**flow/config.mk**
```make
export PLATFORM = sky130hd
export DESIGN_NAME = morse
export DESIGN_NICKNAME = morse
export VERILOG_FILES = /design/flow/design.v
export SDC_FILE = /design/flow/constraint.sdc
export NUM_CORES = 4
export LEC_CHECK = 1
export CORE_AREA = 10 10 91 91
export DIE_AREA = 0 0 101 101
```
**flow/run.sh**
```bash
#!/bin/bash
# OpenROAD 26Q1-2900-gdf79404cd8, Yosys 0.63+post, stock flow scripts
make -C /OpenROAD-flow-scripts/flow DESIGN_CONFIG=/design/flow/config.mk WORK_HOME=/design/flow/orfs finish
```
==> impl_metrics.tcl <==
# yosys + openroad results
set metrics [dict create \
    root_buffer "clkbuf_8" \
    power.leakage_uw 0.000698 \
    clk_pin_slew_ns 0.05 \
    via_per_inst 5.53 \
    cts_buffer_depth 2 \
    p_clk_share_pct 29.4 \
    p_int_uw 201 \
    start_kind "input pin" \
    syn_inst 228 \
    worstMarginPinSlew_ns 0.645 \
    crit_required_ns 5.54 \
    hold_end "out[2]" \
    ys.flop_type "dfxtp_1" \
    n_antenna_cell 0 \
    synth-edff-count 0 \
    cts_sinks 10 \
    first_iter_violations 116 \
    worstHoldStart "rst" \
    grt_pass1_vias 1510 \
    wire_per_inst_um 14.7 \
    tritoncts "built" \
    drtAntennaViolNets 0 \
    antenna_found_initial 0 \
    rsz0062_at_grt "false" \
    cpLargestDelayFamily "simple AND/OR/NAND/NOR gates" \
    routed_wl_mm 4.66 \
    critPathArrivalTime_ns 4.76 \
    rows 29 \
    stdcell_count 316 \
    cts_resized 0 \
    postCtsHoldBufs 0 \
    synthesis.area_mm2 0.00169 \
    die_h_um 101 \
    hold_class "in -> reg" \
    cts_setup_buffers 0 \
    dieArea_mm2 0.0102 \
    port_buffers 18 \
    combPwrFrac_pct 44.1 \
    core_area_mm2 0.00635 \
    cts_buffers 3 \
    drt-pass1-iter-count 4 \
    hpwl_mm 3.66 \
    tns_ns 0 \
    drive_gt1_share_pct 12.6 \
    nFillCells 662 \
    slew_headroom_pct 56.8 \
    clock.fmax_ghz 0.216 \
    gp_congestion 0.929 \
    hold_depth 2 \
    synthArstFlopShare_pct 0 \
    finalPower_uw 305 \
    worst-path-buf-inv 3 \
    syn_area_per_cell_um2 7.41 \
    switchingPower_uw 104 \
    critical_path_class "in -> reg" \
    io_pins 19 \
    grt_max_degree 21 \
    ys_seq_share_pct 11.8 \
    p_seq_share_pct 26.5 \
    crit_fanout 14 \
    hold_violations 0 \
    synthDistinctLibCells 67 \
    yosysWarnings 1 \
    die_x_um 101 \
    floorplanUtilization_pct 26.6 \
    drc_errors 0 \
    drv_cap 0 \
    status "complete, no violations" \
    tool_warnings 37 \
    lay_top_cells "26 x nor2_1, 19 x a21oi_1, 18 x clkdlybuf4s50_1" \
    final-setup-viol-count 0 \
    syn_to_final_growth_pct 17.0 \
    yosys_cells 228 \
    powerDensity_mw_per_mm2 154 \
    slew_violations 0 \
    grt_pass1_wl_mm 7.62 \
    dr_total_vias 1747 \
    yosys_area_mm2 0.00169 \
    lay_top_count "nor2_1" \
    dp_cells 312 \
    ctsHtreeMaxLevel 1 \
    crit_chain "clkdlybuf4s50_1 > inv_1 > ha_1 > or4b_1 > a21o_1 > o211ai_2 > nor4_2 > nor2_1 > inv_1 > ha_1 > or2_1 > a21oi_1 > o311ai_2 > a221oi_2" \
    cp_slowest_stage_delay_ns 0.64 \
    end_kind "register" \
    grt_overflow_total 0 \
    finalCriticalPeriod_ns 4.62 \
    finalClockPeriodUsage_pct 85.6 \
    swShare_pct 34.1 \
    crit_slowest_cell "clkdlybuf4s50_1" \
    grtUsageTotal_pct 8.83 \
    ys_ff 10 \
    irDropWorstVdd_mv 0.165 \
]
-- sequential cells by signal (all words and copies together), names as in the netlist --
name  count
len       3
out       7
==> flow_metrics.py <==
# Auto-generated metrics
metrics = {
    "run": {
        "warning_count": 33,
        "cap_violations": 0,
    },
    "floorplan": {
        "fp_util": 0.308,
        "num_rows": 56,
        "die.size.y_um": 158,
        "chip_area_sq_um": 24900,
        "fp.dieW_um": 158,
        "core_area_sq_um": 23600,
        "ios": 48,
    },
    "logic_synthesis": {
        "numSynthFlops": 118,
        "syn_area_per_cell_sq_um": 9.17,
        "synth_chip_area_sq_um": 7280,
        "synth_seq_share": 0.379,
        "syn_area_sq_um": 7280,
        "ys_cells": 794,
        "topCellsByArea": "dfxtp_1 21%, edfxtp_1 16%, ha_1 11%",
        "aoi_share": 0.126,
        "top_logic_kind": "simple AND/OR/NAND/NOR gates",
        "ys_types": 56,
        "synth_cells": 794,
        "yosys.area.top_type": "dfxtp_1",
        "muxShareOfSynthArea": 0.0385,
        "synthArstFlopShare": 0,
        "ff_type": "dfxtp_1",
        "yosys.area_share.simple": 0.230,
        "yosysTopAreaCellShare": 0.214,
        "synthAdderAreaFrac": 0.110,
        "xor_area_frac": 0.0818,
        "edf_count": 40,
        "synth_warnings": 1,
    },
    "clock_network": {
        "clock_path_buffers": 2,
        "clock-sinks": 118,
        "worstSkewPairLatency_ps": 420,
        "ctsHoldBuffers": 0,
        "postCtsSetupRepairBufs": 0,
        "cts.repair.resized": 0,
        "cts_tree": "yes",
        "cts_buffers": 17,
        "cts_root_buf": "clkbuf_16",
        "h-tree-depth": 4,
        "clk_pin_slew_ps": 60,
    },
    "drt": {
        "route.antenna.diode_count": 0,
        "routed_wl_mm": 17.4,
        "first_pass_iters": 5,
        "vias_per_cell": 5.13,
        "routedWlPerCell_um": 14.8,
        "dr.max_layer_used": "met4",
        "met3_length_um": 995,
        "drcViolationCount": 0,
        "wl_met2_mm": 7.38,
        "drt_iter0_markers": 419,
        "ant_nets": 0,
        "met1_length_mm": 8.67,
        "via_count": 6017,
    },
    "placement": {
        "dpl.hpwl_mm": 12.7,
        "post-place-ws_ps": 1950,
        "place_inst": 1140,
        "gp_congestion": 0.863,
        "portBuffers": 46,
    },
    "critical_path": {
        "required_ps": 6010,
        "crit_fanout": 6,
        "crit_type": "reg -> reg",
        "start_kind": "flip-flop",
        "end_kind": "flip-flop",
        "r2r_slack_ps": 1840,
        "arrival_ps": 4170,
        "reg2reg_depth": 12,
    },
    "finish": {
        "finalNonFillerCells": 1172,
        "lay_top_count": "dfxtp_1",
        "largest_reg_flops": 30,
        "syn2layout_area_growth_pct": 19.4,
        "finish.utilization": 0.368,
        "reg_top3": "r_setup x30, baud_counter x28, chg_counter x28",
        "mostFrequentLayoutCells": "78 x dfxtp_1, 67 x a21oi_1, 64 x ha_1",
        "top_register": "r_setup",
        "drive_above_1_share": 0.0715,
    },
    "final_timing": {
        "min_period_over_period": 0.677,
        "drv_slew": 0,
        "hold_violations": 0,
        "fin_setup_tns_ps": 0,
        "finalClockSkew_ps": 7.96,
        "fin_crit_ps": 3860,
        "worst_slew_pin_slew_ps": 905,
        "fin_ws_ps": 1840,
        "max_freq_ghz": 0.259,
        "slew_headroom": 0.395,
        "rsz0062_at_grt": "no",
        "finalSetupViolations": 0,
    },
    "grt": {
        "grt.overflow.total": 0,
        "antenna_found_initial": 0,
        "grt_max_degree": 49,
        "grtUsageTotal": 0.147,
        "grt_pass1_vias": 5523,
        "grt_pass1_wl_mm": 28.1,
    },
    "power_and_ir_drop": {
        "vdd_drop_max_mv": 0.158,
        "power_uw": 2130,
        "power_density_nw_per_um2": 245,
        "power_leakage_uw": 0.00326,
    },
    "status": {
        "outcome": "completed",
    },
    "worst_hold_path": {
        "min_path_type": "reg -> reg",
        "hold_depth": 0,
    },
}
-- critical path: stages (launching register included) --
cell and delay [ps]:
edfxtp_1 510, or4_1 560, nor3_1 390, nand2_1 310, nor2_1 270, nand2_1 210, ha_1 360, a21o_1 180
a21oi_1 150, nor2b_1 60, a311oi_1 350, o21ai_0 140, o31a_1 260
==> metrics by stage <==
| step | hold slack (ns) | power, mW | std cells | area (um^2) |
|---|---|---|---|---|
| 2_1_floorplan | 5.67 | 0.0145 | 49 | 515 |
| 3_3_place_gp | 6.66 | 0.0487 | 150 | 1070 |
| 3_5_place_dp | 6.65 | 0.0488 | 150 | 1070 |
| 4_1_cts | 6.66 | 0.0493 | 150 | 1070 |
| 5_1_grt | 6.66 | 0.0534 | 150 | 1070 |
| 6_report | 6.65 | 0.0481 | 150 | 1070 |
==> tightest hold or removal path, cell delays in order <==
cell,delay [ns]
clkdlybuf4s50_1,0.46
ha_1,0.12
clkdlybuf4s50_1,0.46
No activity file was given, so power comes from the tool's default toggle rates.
<file path="design/flow/config.mk">
export PLATFORM = sky130hd
export DESIGN_NAME = ALU
export DESIGN_NICKNAME = ALU
export VERILOG_FILES = /design/flow/design.v
export SDC_FILE = /design/flow/constraint.sdc
export NUM_CORES = 4
export LEC_CHECK = 1
export CORE_UTILIZATION = 30
</file>
<file path="design/flow/constraint.sdc">
current_design ALU

set clk_period 24.6
set clk_io_pct 0.2

create_clock -name clk0 -period $clk_period [get_ports {i_clk}]

set non_clock_inputs [all_inputs -no_clocks]
set_input_delay [expr $clk_period * $clk_io_pct] -clock clk0 $non_clock_inputs
set_output_delay [expr $clk_period * $clk_io_pct] -clock clk0 [all_outputs]
</file>
<file path="design/flow/design.v">
module ALU #(
    parameter DATA_W = 32
)
(
    input                       i_clk,    
    input                       i_rst_n,  
    input                       i_valid,  
    input [DATA_W - 1 : 0]      i_A,      
    input [DATA_W - 1 : 0]      i_B,      
    input [         2 : 0]      i_inst,   
    output [2*DATA_W - 1 : 0]   o_data,   
    output                      o_done    
);
    parameter S_IDLE = 4'd0;
    parameter S_ADD  = 4'd1;
    parameter S_SUB  = 4'd2;
    parameter S_AND  = 4'd3;
    parameter S_OR   = 4'd4;
    parameter S_SLT  = 4'd5;
    parameter S_SLL  = 4'd6;
    parameter S_MUL  = 4'd7;
    parameter S_DIV  = 4'd8;
    parameter S_OUT  = 4'd9;
    reg  [         3: 0] state, state_nxt;  
    reg  [  DATA_W-1: 0] operand_a, operand_a_nxt;
    reg  [  DATA_W-1: 0] operand_b, operand_b_nxt;
    reg  [         2: 0] inst, inst_nxt;
    reg  [  2*DATA_W: 0] result, result_nxt;
    reg  [2*DATA_W-1: 0] temp;
    reg  [  2*DATA_W: 0] divTemp;
    reg  [         4: 0] counter, counter_nxt;
    reg valid_signal, valid_signal_nxt;
    assign o_data = result;
    assign o_done = valid_signal;
    always @(*) begin
        if (i_valid) begin
            operand_a_nxt = i_A;
            operand_b_nxt = i_B;
            inst_nxt      = i_inst;
        end
        else begin
            operand_a_nxt = operand_a;
            operand_b_nxt = operand_b;
            inst_nxt      = inst;
        end
    end
    always @(*) begin
        case(state)
            S_IDLE : begin
                if(!i_valid) begin
                    state_nxt = S_IDLE;
                end
                else begin
                    case(i_inst)
                        3'd0: state_nxt = S_ADD;
                        3'd1: state_nxt = S_SUB;
                        3'd2: state_nxt = S_AND;
                        3'd3: state_nxt = S_OR;
                        3'd4: state_nxt = S_SLT;
                        3'd5: state_nxt = S_SLL;
                        3'd6: state_nxt = S_MUL;
                        3'd7: state_nxt = S_DIV;
                        default: state_nxt = S_IDLE;
                    endcase
                end
                result_nxt = 0;
                valid_signal_nxt = 0;
            end
            S_ADD : begin
                state_nxt = S_OUT;
                if($signed(operand_a) > 0 && $signed(operand_b) > 0) begin
                    temp = $signed(operand_a) + $signed(operand_b);
                    result_nxt = (temp[31] == 1) ? {1, {30{1'b1}}} : {33'b0, (operand_a + operand_b)};
                end
                else if ($signed(operand_a) < 0 && $signed(operand_b) < 0) begin
                    temp = $signed(operand_a) + $signed(operand_b);
                    result_nxt = (temp[31] == 0) ? {33'b0, {1, 31'b0}} : {33'b0, (operand_a + operand_b)};
                end
                else begin
                    result_nxt = {33'b0, operand_a + operand_b};
                end
                valid_signal_nxt = 1;
            end
            S_SUB : begin
                state_nxt = S_OUT;
                if($signed(operand_a) > 0 && $signed(operand_b) < 0) begin
                    temp = $signed(operand_a) + $signed(~operand_b + 1);
                    result_nxt = (temp[31] == 1) ? {1, {30{1'b1}}} : {33'b0, (operand_a + ~operand_b + 1)};
                end
                else if ($signed(operand_a) < 0 && $signed(operand_b) > 0) begin
                    temp = $signed(operand_a) + $signed(~operand_b + 1);
                    result_nxt = (temp[31] == 0) ? {33'b0, {1, 31'b0}} : {33'b0, (operand_a + ~operand_b + 1)};
                end
                else begin
                    result_nxt = {33'b0, operand_a + ~operand_b + 1};
                end
                valid_signal_nxt = 1;
            end
            S_AND : begin 
                state_nxt = S_OUT; 
                result_nxt = {{33'b0}, operand_a & operand_b};
                valid_signal_nxt = 1;
            end
            S_OR : begin
                state_nxt = S_OUT;
                result_nxt = {{33'b0, operand_a | operand_b}};
                valid_signal_nxt = 1;
            end
            S_SLT: begin
                state_nxt = S_OUT;
                result_nxt = ($signed(operand_a) < $signed(operand_b)) ? {63'b0, 1'b1} : {63'b0, 1'b0};
                valid_signal_nxt = 1;
            end
            S_SLL : begin
                state_nxt = S_OUT;
                result_nxt = {33'b0, operand_a << operand_b};
                valid_signal_nxt = 1;
            end
            S_MUL : begin
                state_nxt = (counter == 31) ? S_OUT : S_MUL;
                valid_signal_nxt = (counter == 31) ? 1 : 0;
                result_nxt = (operand_b[counter]) ? (result + ({33'b0, operand_a} << counter)) : result;
            end
            S_DIV : begin
                state_nxt = (counter == 31) ? S_OUT : S_DIV;
                valid_signal_nxt = (counter == 31) ? 1 : 0;
                if(counter == 0) begin
                    divTemp = {33'b0, operand_a} << 1;
                    result_nxt = (divTemp[64:32] < operand_b) ? divTemp << 1 : (({divTemp -  {operand_b, 32'b0}}) << 1) + 1;
                end
                else begin
                    result_nxt = (result[64:32] < operand_b) ? ((state_nxt == S_OUT) ? {result[64:32], result[31:0] << 1} : result << 1) : ((state_nxt == S_OUT) ? {result[64:32] - operand_b, result[30:0], 1'b1} : (({result -  {operand_b, 32'b0}}) << 1) + 1);
                end
            end
            S_OUT : begin
                valid_signal_nxt = 0;
                state_nxt = S_IDLE;
                result_nxt = 0;
            end
            default : begin
                state_nxt = state;
                result_nxt = 0;
                valid_signal_nxt = 0;
            end
        endcase
    end
    always @(posedge i_clk or negedge i_rst_n) begin
            if (!i_rst_n) begin
                counter <= 0;
            end 
            else begin
                if((state == S_MUL || state == S_DIV) && counter != 31) begin
                    counter <= counter + 1;
                end
                else if(counter == 31) begin
                    counter <= 0;
                end
                else begin
                    counter <= 0;
                end
            end
    end
    always @(posedge i_clk or negedge i_rst_n) begin
        if (!i_rst_n) begin
            state       <= S_IDLE;
            result      <= 0;
            valid_signal <= 0;
            operand_a   <= 0;
            operand_b   <= 0;
            inst        <= 0;
        end
        else begin
            state       <= state_nxt;
            result      <= result_nxt;
            valid_signal <= valid_signal_nxt;
            operand_a   <= operand_a_nxt;
            operand_b   <= operand_b_nxt;
            inst        <= inst_nxt;
        end
    end
endmodule
</file>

**Work to be completed**
Consider the material above. Report how many of its lines contain the word "finish", and nothing more.

**Reply to the task**
3